Yahoo News interviewed more than 30 former Trump administration officials for its article revealing that the U.S. Central Intelligence Agency (CIA) under Trump’s then-CIA Director Mike Pompeo had discussed assassinating or kidnapping Assange while he took refuge in the Ecuadorian Embassy in London.

The report also claimed that the Trump administration, in partnership with the UK government, was preparing to potentially engage in dangerous street conflict with any Russian operatives, should they attempt to help Assange escape from the country.

Following the release of the report, the Freedom of the Press Foundation issued a statement calling the CIA “a disgrace,” adding: “The fact that it contemplated and engaged in so many illegal acts against WikiLeaks, its associates, and even other award-winning journalists is an outright scandal that should be investigated by Congress and the Justice Department.”

The foundation also called on President Joe Biden and his administration to immediately drop all charges against Assange, describing the CIA’s alleged plans as “beyond the pale.”

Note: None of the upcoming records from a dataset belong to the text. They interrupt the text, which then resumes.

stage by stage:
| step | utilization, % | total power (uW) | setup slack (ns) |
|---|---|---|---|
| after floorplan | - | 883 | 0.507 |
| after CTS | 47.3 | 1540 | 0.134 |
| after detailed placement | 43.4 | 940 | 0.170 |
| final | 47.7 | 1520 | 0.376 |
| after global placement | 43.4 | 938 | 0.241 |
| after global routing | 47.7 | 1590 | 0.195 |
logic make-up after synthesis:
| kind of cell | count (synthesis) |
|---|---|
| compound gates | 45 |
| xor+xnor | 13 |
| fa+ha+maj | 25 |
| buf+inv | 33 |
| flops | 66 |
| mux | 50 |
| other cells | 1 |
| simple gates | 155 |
File: config.mk
export PLATFORM = sky130hd
export DESIGN_NAME = err_reporter
export DESIGN_NICKNAME = d
export VERILOG_FILES = /design/src/rtl/err_rpt_pkg.sv /design/src/rtl/err_retry_cnt.sv /design/src/rtl/err_status_regs.sv /design/src/rtl/err_reporter.sv
export SDC_FILE = /design/constraint.sdc
export NUM_CORES = 1
export LEC_CHECK = 0
export ABC_AREA = 1
export BUFFER_PORTS_ARGS = -buffer_cell sky130_fd_sc_hd__buf_2
export CAP_MARGIN = 10
export CORE_MARGIN = 2
export CORE_UTILIZATION = 58
export DETAILED_ROUTE_END_ITERATION = 8
export PLACE_DENSITY = 0.76
export SYNTH_ARGS = -nofsm -noshare
export SYNTH_HDL_FRONTEND = slang
export SYNTH_HIERARCHICAL = 1
export SYNTH_SLANG_ARGS = --single-unit
File: constraint.sdc
create_clock -name clk_i -period 2 [get_ports clk_i]
set_input_delay 0.4 -clock clk_i [delete_from_list [all_inputs] [get_ports clk_i]]
set_output_delay 0.4 -clock clk_i [all_outputs]
set_load 0.01 [all_outputs]
File: src/rtl/usbls_rx.sv
// Low-speed USB packet receiver top. It synchronises D+/D-, finds and
// confirms the sync field, then drives the bit timer and decoder. It
// reports bytes, start, end and error strobes. It assumes the line is
// J between packets and that the clock is 16 MHz for a 1.5 Mbit/s line.
module usbls_rx
    import usbls_pkg::*;
#(
    parameter int MAX_BYTES    = 16,
    parameter int MIN_BYTES    = 3,
    parameter int HUNT_WIN     = 8,
    parameter int CONFIRM_CLKS = 16,
    parameter int SHORT_CLKS   = 10,
    parameter int LEAP_GROUPS  = 3,
    parameter int STUFF_RUN    = 6,
    parameter int BYTE_W       = 8,
    parameter int SYNC_STAGES  = 2,
    localparam int CNT_W  = $clog2(MAX_BYTES + 1),
    localparam int WAIT_W = $clog2(((HUNT_WIN > CONFIRM_CLKS) ? HUNT_WIN : CONFIRM_CLKS) + 1)
) (
    input  logic              clk,
    input  logic              rst_n,
    input  logic              usb_dp,
    input  logic              usb_dm,
    output logic              rx_start,
    output logic              rx_valid,
    output logic [BYTE_W-1:0] rx_byte,
    output logic              rx_end,
    output logic [CNT_W-1:0]  rx_count,
    output logic              rx_err,
    output logic [1:0]        rx_err_code
);

    logic [1:0]        line_raw;
    line_t             line_s;
    rx_state_t         state_q;
    logic [WAIT_W-1:0] wait_q;
    logic [CNT_W-1:0]  byte_cnt_q;
    logic              confirm_ok;
    logic              run;
    logic              tick;
    logic              dec_done;
    logic [BYTE_W-1:0] dec_byte;
    logic              dec_se0;

    usbls_sync #(
        .WIDTH   (2),
        .STAGES  (SYNC_STAGES),
        .RST_VAL (2'b01)
    ) i_sync (
        .clk   (clk),
        .rst_n (rst_n),
        .d     ({usb_dp, usb_dm}),
        .q     (line_raw)
    );

    assign line_s = line_t'(line_raw);

    // Sync confirmed: second K seen one bit after the edge
    always_comb begin
        confirm_ok = (state_q == ST_CONFIRM) && (wait_q == WAIT_W'(CONFIRM_CLKS - 1))
                     && (line_s == LINE_K);
        run        = (state_q == ST_RECV);
    end

    usbls_bit_timer #(
        .SHORT_CLKS  (SHORT_CLKS),
        .SLOTS       (BYTE_W),
        .LEAP_GROUPS (LEAP_GROUPS)
    ) i_timer (
        .clk   (clk),
        .rst_n (rst_n),
        .start (confirm_ok),
        .run   (run),
        .tick  (tick)
    );

    usbls_nrzi_unstuff #(
        .STUFF_RUN (STUFF_RUN),
        .BYTE_W    (BYTE_W)
    ) i_decode (
        .clk       (clk),
        .rst_n     (rst_n),
        .init      (confirm_ok),
        .tick      (tick),
        .line      (line_s),
        .byte_done (dec_done),
        .byte_data (dec_byte),
        .se0_seen  (dec_se0)
    );

    // Packet framing state machine and output strobes
    always_ff @(posedge clk) begin
        if (!rst_n) begin
            state_q     <= ST_WAITJ;
            wait_q      <= '0;
            byte_cnt_q  <= '0;
            rx_start    <= 1'b0;
            rx_valid    <= 1'b0;
            rx_byte     <= '0;
            rx_end      <= 1'b0;
            rx_count    <= '0;
            rx_err      <= 1'b0;
            rx_err_code <= ERR_NONE;
        end else begin
            rx_start <= 1'b0;
            rx_valid <= 1'b0;
            rx_end   <= 1'b0;
            rx_err   <= 1'b0;
            case (state_q)
                ST_WAITJ: begin
                    if (line_s == LINE_J) state_q <= ST_HUNT;
                end
                ST_HUNT: begin
                    if (line_s == LINE_K) begin
                        state_q <= ST_CONFIRM;
                        wait_q  <= '0;
                    end
                end
                ST_CONFIRM: begin
                    if (wait_q == WAIT_W'(CONFIRM_CLKS - 1)) begin
                        wait_q <= '0;
                        if (confirm_ok) begin
                            state_q    <= ST_RECV;
                            byte_cnt_q <= '0;
                            rx_start   <= 1'b1;
                        end else begin
                            state_q <= ST_REHUNT;
                        end
                    end else begin
                        wait_q <= wait_q + 1'b1;
                    end
                end
                ST_REHUNT: begin
                    if (line_s == LINE_K) begin
                        state_q <= ST_CONFIRM;
                        wait_q  <= '0;
                    end else if (wait_q == WAIT_W'(HUNT_WIN - 1)) begin
                        state_q     <= ST_WAITJ;
                        rx_err      <= 1'b1;
                        rx_err_code <= ERR_SYNC;
                    end else begin
                        wait_q <= wait_q + 1'b1;
                    end
                end
                ST_RECV: begin
                    if (dec_done) begin
                        if (byte_cnt_q == CNT_W'(MAX_BYTES)) begin
                            state_q     <= ST_DRAIN;
                            rx_err      <= 1'b1;
                            rx_err_code <= ERR_OVERFLOW;
                        end else begin
                            rx_valid   <= 1'b1;
                            rx_byte    <= dec_byte;
                            byte_cnt_q <= byte_cnt_q + 1'b1;
                        end
                    end else if (dec_se0) begin
                        state_q <= ST_WAITJ;
                        if (byte_cnt_q >= CNT_W'(MIN_BYTES)) begin
                            rx_end   <= 1'b1;
                            rx_count <= byte_cnt_q;
                        end else begin
                            rx_err      <= 1'b1;
                            rx_err_code <= ERR_SHORT;
                        end
                    end
                end
                ST_DRAIN: begin
                    if (line_s == LINE_SE0) state_q <= ST_WAITJ;
                end
                default: state_q <= ST_WAITJ;
            endcase
        end
    end


    strobes_exclusive_chk: assert property (@(posedge clk) disable iff (!rst_n)
        $onehot0({rx_start, rx_valid, rx_end, rx_err}));


    start_after_confirm_chk: assert property (@(posedge clk) disable iff (!rst_n)
        rx_start |-> $past(state_q == ST_CONFIRM));


    recv_entry_chk: assert property (@(posedge clk) disable iff (!rst_n)
        (state_q == ST_RECV && $past(state_q) != ST_RECV) |-> $past(line_s == LINE_K));


    byte_bound_chk: assert property (@(posedge clk) disable iff (!rst_n)
        rx_valid |-> (byte_cnt_q != '0 && byte_cnt_q <= CNT_W'(MAX_BYTES)));


    end_min_chk: assert property (@(posedge clk) disable iff (!rst_n)
        rx_end |-> (rx_count >= CNT_W'(MIN_BYTES)));


    err_code_chk: assert property (@(posedge clk) disable iff (!rst_n)
        rx_err |-> (rx_err_code != ERR_NONE));

endmodule
$ cat config.mk
export PLATFORM = sky130hd
export DESIGN_NAME = flash_prog_seq
export DESIGN_NICKNAME = d
export VERILOG_FILES = /design/src/rtl/fps_pkg.sv /design/src/rtl/fps_req_check.sv /design/src/rtl/fps_step_calc.sv /design/src/rtl/fps_poll_timer.sv /design/src/rtl/flash_prog_seq.sv
export SDC_FILE = /design/constraint.sdc
export NUM_CORES = 1
export LEC_CHECK = 0
export BUFFER_PORTS_ARGS = -buffer_cell sky130_fd_sc_hd__buf_2
export CORE_MARGIN = 5
export CORE_UTILIZATION = 35
export DETAILED_ROUTE_END_ITERATION = 8
export GPL_TIMING_DRIVEN = 0
export RECOVER_POWER = 25
export SYNTH_ARGS = -nofsm -noshare
export SYNTH_HDL_FRONTEND = slang
export SYNTH_SLANG_ARGS = --single-unit
$ cat constraint.sdc
create_clock -name clk -period 8.1 [get_ports clk]
set_input_delay 0.405 -clock clk [delete_from_list [all_inputs] [get_ports clk]]
set_output_delay 0.405 -clock clk [all_outputs]
set_load 0.01 [all_outputs]
[src/rtl/hs_bus_pkg.sv]
package hs_bus_pkg;

  typedef enum logic [1:0] {
    M_IDLE,
    M_REQ,
    M_WAIT_DR,
    M_ACK
  } mst_state_t;

  typedef enum logic [2:0] {
    S_IDLE,
    S_ACK,
    S_WAIT,
    S_DRDY,
    S_REL
  } slv_state_t;

  // Contents of the responder array: a * 0x9E37 + 0x1234, caller truncates
  function automatic logic [31:0] fill_word(input logic [31:0] a);
    return a * 32'h0000_9E37 + 32'h0000_1234;
  endfunction

endpackage

[src/rtl/hs_sync.sv]
module hs_sync #(
  parameter int W = 1
) (
  input  logic         clk,
  input  logic         rst_n,
  input  logic [W-1:0] d,
  output logic [W-1:0] q
);
  logic [W-1:0] stage1, stage2;

  always_ff @(posedge clk or negedge rst_n) begin
    if (!rst_n) begin
      stage1 <= '0;
      stage2 <= '0;
    end else begin
      stage1 <= d;
      stage2 <= stage1;
    end
  end

  assign q = stage2;
endmodule

[src/rtl/hs_master.sv]
module hs_master
  import hs_bus_pkg::*;
#(
  parameter int ADDR_W = 6,
  parameter int DATA_W = 16,
  parameter int AD_W   = 16
) (
  input  logic              clk,
  input  logic              rst_n,
  input  logic              cmd_valid,
  input  logic [ADDR_W-1:0] cmd_addr,
  output logic              busy,
  output logic              done,
  output logic [DATA_W-1:0] done_data,
  output logic              req,
  output logic              mack,
  input  logic              sack_in,
  input  logic              drdy_in,
  input  logic [DATA_W-1:0] bus_in,
  output logic [AD_W-1:0]   ad_out,
  output logic              ad_en
);
  mst_state_t state, state_nx;
  logic [ADDR_W-1:0] addr_q;
  logic [DATA_W-1:0] data_q;
  logic              done_q;
  logic              sack_s, drdy_s;

  hs_sync #(.W(2)) u_sync (
    .clk   (clk),
    .rst_n (rst_n),
    .d     ({sack_in, drdy_in}),
    .q     ({sack_s, drdy_s})
  );

  // named events
  logic accept_cmd, capture_data, finish;
  assign accept_cmd   = (state == M_IDLE) && cmd_valid;
  assign capture_data = (state == M_WAIT_DR) && drdy_s;
  assign finish       = (state == M_ACK) && !drdy_s;

  always_comb begin
    state_nx = state;
    unique case (state)
      M_IDLE:    if (cmd_valid) state_nx = M_REQ;
      M_REQ:     if (sack_s)    state_nx = M_WAIT_DR;
      M_WAIT_DR: if (drdy_s)    state_nx = M_ACK;
      M_ACK:     if (!drdy_s)   state_nx = M_IDLE;
      default:                  state_nx = M_IDLE;
    endcase
  end

  always_ff @(posedge clk or negedge rst_n) begin
    if (!rst_n) begin
      state  <= M_IDLE;
      addr_q <= '0;
      data_q <= '0;
      done_q <= 1'b0;
    end else begin
      state  <= state_nx;
      done_q <= finish;
      if (accept_cmd)   addr_q <= cmd_addr;
      if (capture_data) data_q <= bus_in;
    end
  end

  assign req       = (state == M_REQ);
  assign ad_en     = (state == M_REQ);
  assign ad_out    = AD_W'(addr_q);
  assign mack      = (state == M_ACK);
  assign busy      = (state != M_IDLE);
  assign done      = done_q;
  assign done_data = data_q;


  req_drop_after_ack_chk: assert property (@(posedge clk) disable iff (!rst_n)
    $fell(req) |-> $past(sack_s));


  mack_after_drdy_chk: assert property (@(posedge clk) disable iff (!rst_n)
    $rose(mack) |-> $past(drdy_s));


  done_single_chk: assert property (@(posedge clk) disable iff (!rst_n)
    done |=> !done);


  addr_hold_busy_chk: assert property (@(posedge clk) disable iff (!rst_n)
    (busy && cmd_valid) |=> $stable(addr_q));
endmodule
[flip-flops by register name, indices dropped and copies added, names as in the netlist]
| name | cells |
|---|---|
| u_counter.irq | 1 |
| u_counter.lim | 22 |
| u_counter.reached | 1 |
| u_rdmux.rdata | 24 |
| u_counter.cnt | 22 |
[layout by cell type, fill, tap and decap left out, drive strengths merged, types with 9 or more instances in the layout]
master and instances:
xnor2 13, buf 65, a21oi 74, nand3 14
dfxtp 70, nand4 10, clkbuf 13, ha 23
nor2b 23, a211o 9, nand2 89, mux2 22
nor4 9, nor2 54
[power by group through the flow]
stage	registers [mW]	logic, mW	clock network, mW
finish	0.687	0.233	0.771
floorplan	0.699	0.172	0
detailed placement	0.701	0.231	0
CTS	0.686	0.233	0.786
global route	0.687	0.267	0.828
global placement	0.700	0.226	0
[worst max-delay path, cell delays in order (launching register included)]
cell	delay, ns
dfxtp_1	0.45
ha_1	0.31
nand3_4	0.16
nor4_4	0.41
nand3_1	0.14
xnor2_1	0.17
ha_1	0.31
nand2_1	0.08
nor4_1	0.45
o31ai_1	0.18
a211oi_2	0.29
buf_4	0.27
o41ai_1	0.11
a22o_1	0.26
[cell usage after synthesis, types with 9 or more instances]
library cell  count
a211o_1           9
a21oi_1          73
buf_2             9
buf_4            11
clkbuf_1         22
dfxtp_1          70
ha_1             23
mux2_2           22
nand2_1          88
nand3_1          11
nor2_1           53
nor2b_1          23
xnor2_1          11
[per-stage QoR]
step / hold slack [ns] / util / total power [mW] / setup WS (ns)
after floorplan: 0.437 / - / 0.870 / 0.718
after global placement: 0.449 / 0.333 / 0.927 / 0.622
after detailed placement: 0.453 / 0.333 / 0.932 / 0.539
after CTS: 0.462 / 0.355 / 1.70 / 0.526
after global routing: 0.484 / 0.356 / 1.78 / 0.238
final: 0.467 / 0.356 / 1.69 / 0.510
### src/rtl/vslide_legal.sv
module vslide_legal
  import vslide_pkg::*;
#(
  parameter int REG_W = 5
) (
  input  slide_op_e        op,
  input  logic [REG_W-1:0] vd,
  input  logic [REG_W-1:0] vs2,
  input  logic             mask_en,
  input  logic [1:0]       lmul,
  output logic             misaligned,
  output logic             group_clash,
  output logic             v0_clash,
  output logic             illegal
);
  logic [REG_W-1:0] low_m;
  logic             dest_has_v0;

  assign low_m       = ~({REG_W{1'b1}} << lmul);
  assign misaligned  = (|(vd & low_m)) | (|(vs2 & low_m));
  assign dest_has_v0 = ((vd & ~low_m) == '0);

  always_comb begin
    if (op == SL_UP) begin
      group_clash = ((vd & ~low_m) == (vs2 & ~low_m));
      v0_clash    = mask_en & dest_has_v0;
    end else begin
      group_clash = 1'b0;
      v0_clash    = dest_has_v0 & (lmul != 2'd0);
    end
  end

  assign illegal = misaligned | group_clash | v0_clash;
endmodule
===== src/rtl/cmd_chan_pkg.sv =====
package cmd_chan_pkg;

    localparam int WORD_W      = 32;
    localparam int CHAN_STRIDE = 64;
    localparam int OFF_W       = $clog2(CHAN_STRIDE);

    localparam logic [OFF_W-1:0] OFS_CMD  = OFF_W'(8'h00);
    localparam logic [OFF_W-1:0] OFS_WDAT = OFF_W'(8'h04);
    localparam logic [OFF_W-1:0] OFS_RDAT = OFF_W'(8'h14);
    localparam logic [OFF_W-1:0] OFS_VCLR = OFF_W'(8'h24);
    localparam logic [OFF_W-1:0] OFS_STAT = OFF_W'(8'h28);

    typedef enum logic [2:0] {
        ST_IDLE     = 3'd0,
        ST_WAIT_ACK = 3'd1,
        ST_XFER     = 3'd2,
        ST_HOLD     = 3'd6
    } chan_state_e;

    typedef struct packed {
        logic [1:0]  cls;
        logic        wr;
        logic        rsvd;
        logic [3:0]  tid;
        logic [7:0]  cnt;
        logic [15:0] addr;
    } cmd_word_t;

    function automatic logic [WORD_W-1:0] lane_mask(input logic [1:0] bc);
        logic [WORD_W-1:0] m;
        for (int i = 0; i < WORD_W / 8; i++) begin
            m[i*8 +: 8] = (i <= int'(bc)) ? 8'hFF : 8'h00;
        end
        return m;
    endfunction

endpackage


===== src/rtl/cmd_chan_decode.sv =====
module cmd_chan_decode
    import cmd_chan_pkg::*;
#(
    parameter int ADDR_W   = 12,
    parameter int CHAN_SEL = 2
) (
    input  logic              bus_wr,
    input  logic [ADDR_W-1:0] bus_addr,
    input  logic              wbit0,
    output logic              hit_cmd,
    output logic              hit_wdat,
    output logic              hit_clr,
    output logic [3:0]        rsel
);
    localparam int CSEL_W = ADDR_W - OFF_W;
    localparam logic [CSEL_W-1:0] CSEL = CSEL_W'(CHAN_SEL);
    localparam int NREG = 4;
    localparam logic [OFF_W-1:0] RD_OFS [NREG] = '{OFS_CMD, OFS_WDAT, OFS_RDAT, OFS_STAT};

    logic               in_win;
    logic [OFF_W-1:0]   ofs;

    assign in_win = (bus_addr[ADDR_W-1:OFF_W] == CSEL);
    assign ofs    = bus_addr[OFF_W-1:0];

    for (genvar g = 0; g < NREG; g++) begin : g_rsel
        assign rsel[g] = in_win && (ofs == RD_OFS[g]);
    end

    always_comb begin
        hit_cmd  = bus_wr && in_win && (ofs == OFS_CMD);
        hit_wdat = bus_wr && in_win && (ofs == OFS_WDAT);
        hit_clr  = bus_wr && in_win && (ofs == OFS_VCLR) && wbit0;
    end

endmodule


===== src/rtl/cmd_chan_fsm.sv =====
module cmd_chan_fsm
    import cmd_chan_pkg::*;
(
    input  logic        clk,
    input  logic        rst_n,
    input  logic        hit_cmd,
    input  logic        hit_clr,
    input  logic        is_wr,
    input  logic        dn_ack,
    input  logic        dn_done,
    output chan_state_e st,
    output logic        accept,
    output logic        capture,
    output logic        req,
    output logic        err
);
    chan_state_e st_q, st_d;
    logic        err_q;

    // state register
    always_ff @(posedge clk or negedge rst_n) begin
        if (!rst_n) begin
            st_q  <= ST_IDLE;
            err_q <= 1'b0;
        end else begin
            st_q  <= st_d;
            if (hit_cmd && st_q != ST_IDLE) err_q <= 1'b1;
        end
    end

    // transitions: issue, accept, finish_wr, finish_rd, release
    always_comb begin
        st_d = st_q;
        unique case (st_q)
            ST_IDLE:     if (hit_cmd) st_d = ST_WAIT_ACK;
            ST_WAIT_ACK: if (dn_ack)  st_d = ST_XFER;
            ST_XFER:     if (dn_done) st_d = is_wr ? ST_IDLE : ST_HOLD;
            ST_HOLD:     if (hit_clr) st_d = ST_IDLE;
            default:                  st_d = ST_IDLE;
        endcase
    end

    // outputs
    always_comb begin
        accept  = 1'b0;
        capture = 1'b0;
        req     = 1'b0;
        unique case (st_q)
            ST_IDLE:     accept  = hit_cmd;
            ST_WAIT_ACK: req     = 1'b1;
            ST_XFER:     capture = dn_done && !is_wr;
            ST_HOLD:     ;
            default:     ;
        endcase
    end

    assign st  = st_q;
    assign err = err_q;

endmodule


===== src/rtl/cmd_chan_data.sv =====
module cmd_chan_data
    import cmd_chan_pkg::*;
(
    input  logic              clk,
    input  logic              rst_n,
    input  logic              hit_wdat,
    input  logic              accept,
    input  logic              capture,
    input  logic [WORD_W-1:0] bus_wdata,
    input  logic [WORD_W-1:0] dn_rdata,
    input  logic [3:0]        rsel,
    input  chan_state_e       st,
    input  logic              err,
    output cmd_word_t         cmd_q,
    output logic [WORD_W-1:0] dn_wdata,
    output logic [WORD_W-1:0] rd_q,
    output logic [WORD_W-1:0] bus_rdata
);
    logic [WORD_W-1:0] wd_reg, wd_q, stat_w;

    always_ff @(posedge clk or negedge rst_n) begin
        if (!rst_n) begin
            wd_reg <= '0;
            wd_q   <= '0;
            cmd_q  <= '0;
            rd_q   <= '0;
        end else begin
            if (hit_wdat) wd_reg <= bus_wdata;
            if (accept) begin
                cmd_q <= cmd_word_t'(bus_wdata);
                wd_q  <= wd_reg;
            end
            if (capture) rd_q <= dn_rdata & lane_mask(cmd_q.cnt[1:0]);
        end
    end

    assign dn_wdata = wd_q & lane_mask(cmd_q.cnt[1:0]);
    assign stat_w   = {{(WORD_W-4){1'b0}}, st, err};

    always_comb begin
        bus_rdata = '0;
        unique case (1'b1)
            rsel[0]: bus_rdata = cmd_q;
            rsel[1]: bus_rdata = wd_reg;
            rsel[2]: bus_rdata = rd_q;
            rsel[3]: bus_rdata = stat_w;
            default: bus_rdata = '0;
        endcase
    end

endmodule


===== src/rtl/cmd_chan_top.sv =====
module cmd_chan_top
    import cmd_chan_pkg::*;
#(
    parameter int ADDR_W   = 12,
    parameter int CHAN_SEL = 2
) (
    input  logic              clk,
    input  logic              rst_n,
    input  logic              bus_wr,
    input  logic [ADDR_W-1:0] bus_addr,
    input  logic [31:0]       bus_wdata,
    output logic [31:0]       bus_rdata,
    output logic              dn_req,
    output logic [1:0]        dn_cls,
    output logic              dn_wr,
    output logic [3:0]        dn_tid,
    output logic [7:0]        dn_cnt,
    output logic [15:0]       dn_addr,
    output logic [31:0]       dn_wdata,
    input  logic              dn_ack,
    input  logic              dn_done,
    input  logic [31:0]       dn_rdata
);
    logic        hit_cmd, hit_wdat, hit_clr, accept, capture, err_w;
    logic [3:0]  rsel;
    chan_state_e st_w;
    cmd_word_t   cmd_q;
    logic [31:0] rd_hold;

    cmd_chan_decode #(.ADDR_W(ADDR_W), .CHAN_SEL(CHAN_SEL)) u_dec (
        .bus_wr   (bus_wr),
        .bus_addr (bus_addr),
        .wbit0    (bus_wdata[0]),
        .hit_cmd  (hit_cmd),
        .hit_wdat (hit_wdat),
        .hit_clr  (hit_clr),
        .rsel     (rsel)
    );

    cmd_chan_fsm u_fsm (
        .clk     (clk),
        .rst_n   (rst_n),
        .hit_cmd (hit_cmd),
        .hit_clr (hit_clr),
        .is_wr   (cmd_q.wr),
        .dn_ack  (dn_ack),
        .dn_done (dn_done),
        .st      (st_w),
        .accept  (accept),
        .capture (capture),
        .req     (dn_req),
        .err     (err_w)
    );

    cmd_chan_data u_dat (
        .clk       (clk),
        .rst_n     (rst_n),
        .hit_wdat  (hit_wdat),
        .accept    (accept),
        .capture   (capture),
        .bus_wdata (bus_wdata),
        .dn_rdata  (dn_rdata),
        .rsel      (rsel),
        .st        (st_w),
        .err       (err_w),
        .cmd_q     (cmd_q),
        .dn_wdata  (dn_wdata),
        .rd_q      (rd_hold),
        .bus_rdata (bus_rdata)
    );

    assign dn_cls  = cmd_q.cls;
    assign dn_wr   = cmd_q.wr;
    assign dn_tid  = cmd_q.tid;
    assign dn_cnt  = cmd_q.cnt;
    assign dn_addr = cmd_q.addr;

endmodule


===== config.mk =====
export PLATFORM = sky130hd
export DESIGN_NAME = cmd_chan_top
export DESIGN_NICKNAME = d
export VERILOG_FILES = /design/src/rtl/cmd_chan_pkg.sv /design/src/rtl/cmd_chan_decode.sv /design/src/rtl/cmd_chan_fsm.sv /design/src/rtl/cmd_chan_data.sv /design/src/rtl/cmd_chan_top.sv
export SDC_FILE = /design/constraint.sdc
export NUM_CORES = 1
export LEC_CHECK = 0
export ABC_CLOCK_PERIOD_IN_PS = 2200
export BUFFER_PORTS_ARGS = -buffer_cell sky130_fd_sc_hd__buf_2
export CAP_MARGIN = 5
export CORE_ASPECT_RATIO = 0.75
export CORE_MARGIN = 8
export CORE_UTILIZATION = 45
export DETAILED_ROUTE_END_ITERATION = 8
export GPL_TIMING_DRIVEN = 0
export PLACE_DENSITY = 0.7
export SLEW_MARGIN = 15
export SYNTH_ARGS = -nofsm -noshare
export SYNTH_HDL_FRONTEND = slang
export SYNTH_SLANG_ARGS = --single-unit

===== constraint.sdc =====
create_clock -name clk -period 2.2 [get_ports clk]
set_input_delay 0.11 -clock clk [delete_from_list [all_inputs] [get_ports clk]]
set_output_delay 0.11 -clock clk [all_outputs]
set_load 0.01 [all_outputs]
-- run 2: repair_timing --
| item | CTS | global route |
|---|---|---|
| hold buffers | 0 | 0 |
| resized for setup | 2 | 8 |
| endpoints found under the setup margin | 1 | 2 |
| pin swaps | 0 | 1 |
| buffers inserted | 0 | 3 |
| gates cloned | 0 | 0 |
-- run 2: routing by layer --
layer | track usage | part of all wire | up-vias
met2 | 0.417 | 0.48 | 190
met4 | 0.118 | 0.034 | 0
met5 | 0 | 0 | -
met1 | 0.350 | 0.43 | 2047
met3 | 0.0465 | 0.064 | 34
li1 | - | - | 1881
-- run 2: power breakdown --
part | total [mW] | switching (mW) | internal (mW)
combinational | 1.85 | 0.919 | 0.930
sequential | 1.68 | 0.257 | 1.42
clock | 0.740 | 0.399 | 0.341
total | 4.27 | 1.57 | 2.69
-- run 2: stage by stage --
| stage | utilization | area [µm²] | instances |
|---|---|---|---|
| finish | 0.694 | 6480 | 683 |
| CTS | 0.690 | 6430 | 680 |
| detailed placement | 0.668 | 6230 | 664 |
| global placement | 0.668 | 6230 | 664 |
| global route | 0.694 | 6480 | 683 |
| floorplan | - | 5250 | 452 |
### src/rtl/ucg_baud_cnt.sv
module ucg_baud_cnt #(
  parameter int DIV_W = 12
) (
  input  logic             clk_i,
  input  logic             rst_ni,
  input  logic [DIV_W-1:0] divisor_i,
  output logic             tick_o
);

  logic [DIV_W-1:0] cnt_q;
  logic             tick_q;
  logic             at_zero;

  assign at_zero = (cnt_q == '0);

  always_ff @(posedge clk_i or negedge rst_ni) begin
    if (!rst_ni) begin
      cnt_q  <= '0;
      tick_q <= 1'b0;
    end else if (at_zero) begin
      cnt_q  <= divisor_i;
      tick_q <= 1'b1;
    end else begin
      cnt_q  <= cnt_q - 1'b1;
      tick_q <= 1'b0;
    end
  end

  assign tick_o = tick_q;

endmodule
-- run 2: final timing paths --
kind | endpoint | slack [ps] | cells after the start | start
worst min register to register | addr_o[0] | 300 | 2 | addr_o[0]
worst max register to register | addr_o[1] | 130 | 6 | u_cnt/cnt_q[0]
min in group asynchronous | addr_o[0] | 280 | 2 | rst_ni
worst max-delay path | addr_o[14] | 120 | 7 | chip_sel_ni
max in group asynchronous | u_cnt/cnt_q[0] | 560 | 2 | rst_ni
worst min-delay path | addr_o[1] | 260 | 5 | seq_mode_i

Horrified journalists, political commentators, and analysts from around the world also expressed shock at the details contained in the report.  “You cannot extradite somebody you plotted to assassinate,” reacted The Intercept’s Washington DC Bureau chief Ryan Grim, while journalist Glenn Greenwald tweeted: “Behavior like this from the CIA and now from the Biden DOJ is what *real press freedom attacks* look like.”

Tommy Vietor, a former spokesperson for President Barack Obama, called on House Intelligence Committee Chairman Adam Schiff and Senate Intel Committee Chairman Mark Warner to hold hearings on the CIA’s alleged plot.

Others used the report to discredit public figures such as Bureau of Investigative Journalism editor James Ball, who had argued – while the CIA were discussing assassinating Assange – that the WikiLeaks founder would be safe if he left the Ecuadorian Embassy and was “unlikely to face prosecution in the United States.”

Assange was forcibly removed from the embassy in 2019 by London’s Metropolitan Police and incarcerated in the maximum-security Belmarsh prison, where he remains to this day as the U.S. government attempts to extradite him to face charges, including violating the Espionage Act, despite the fact he is an Australian citizen.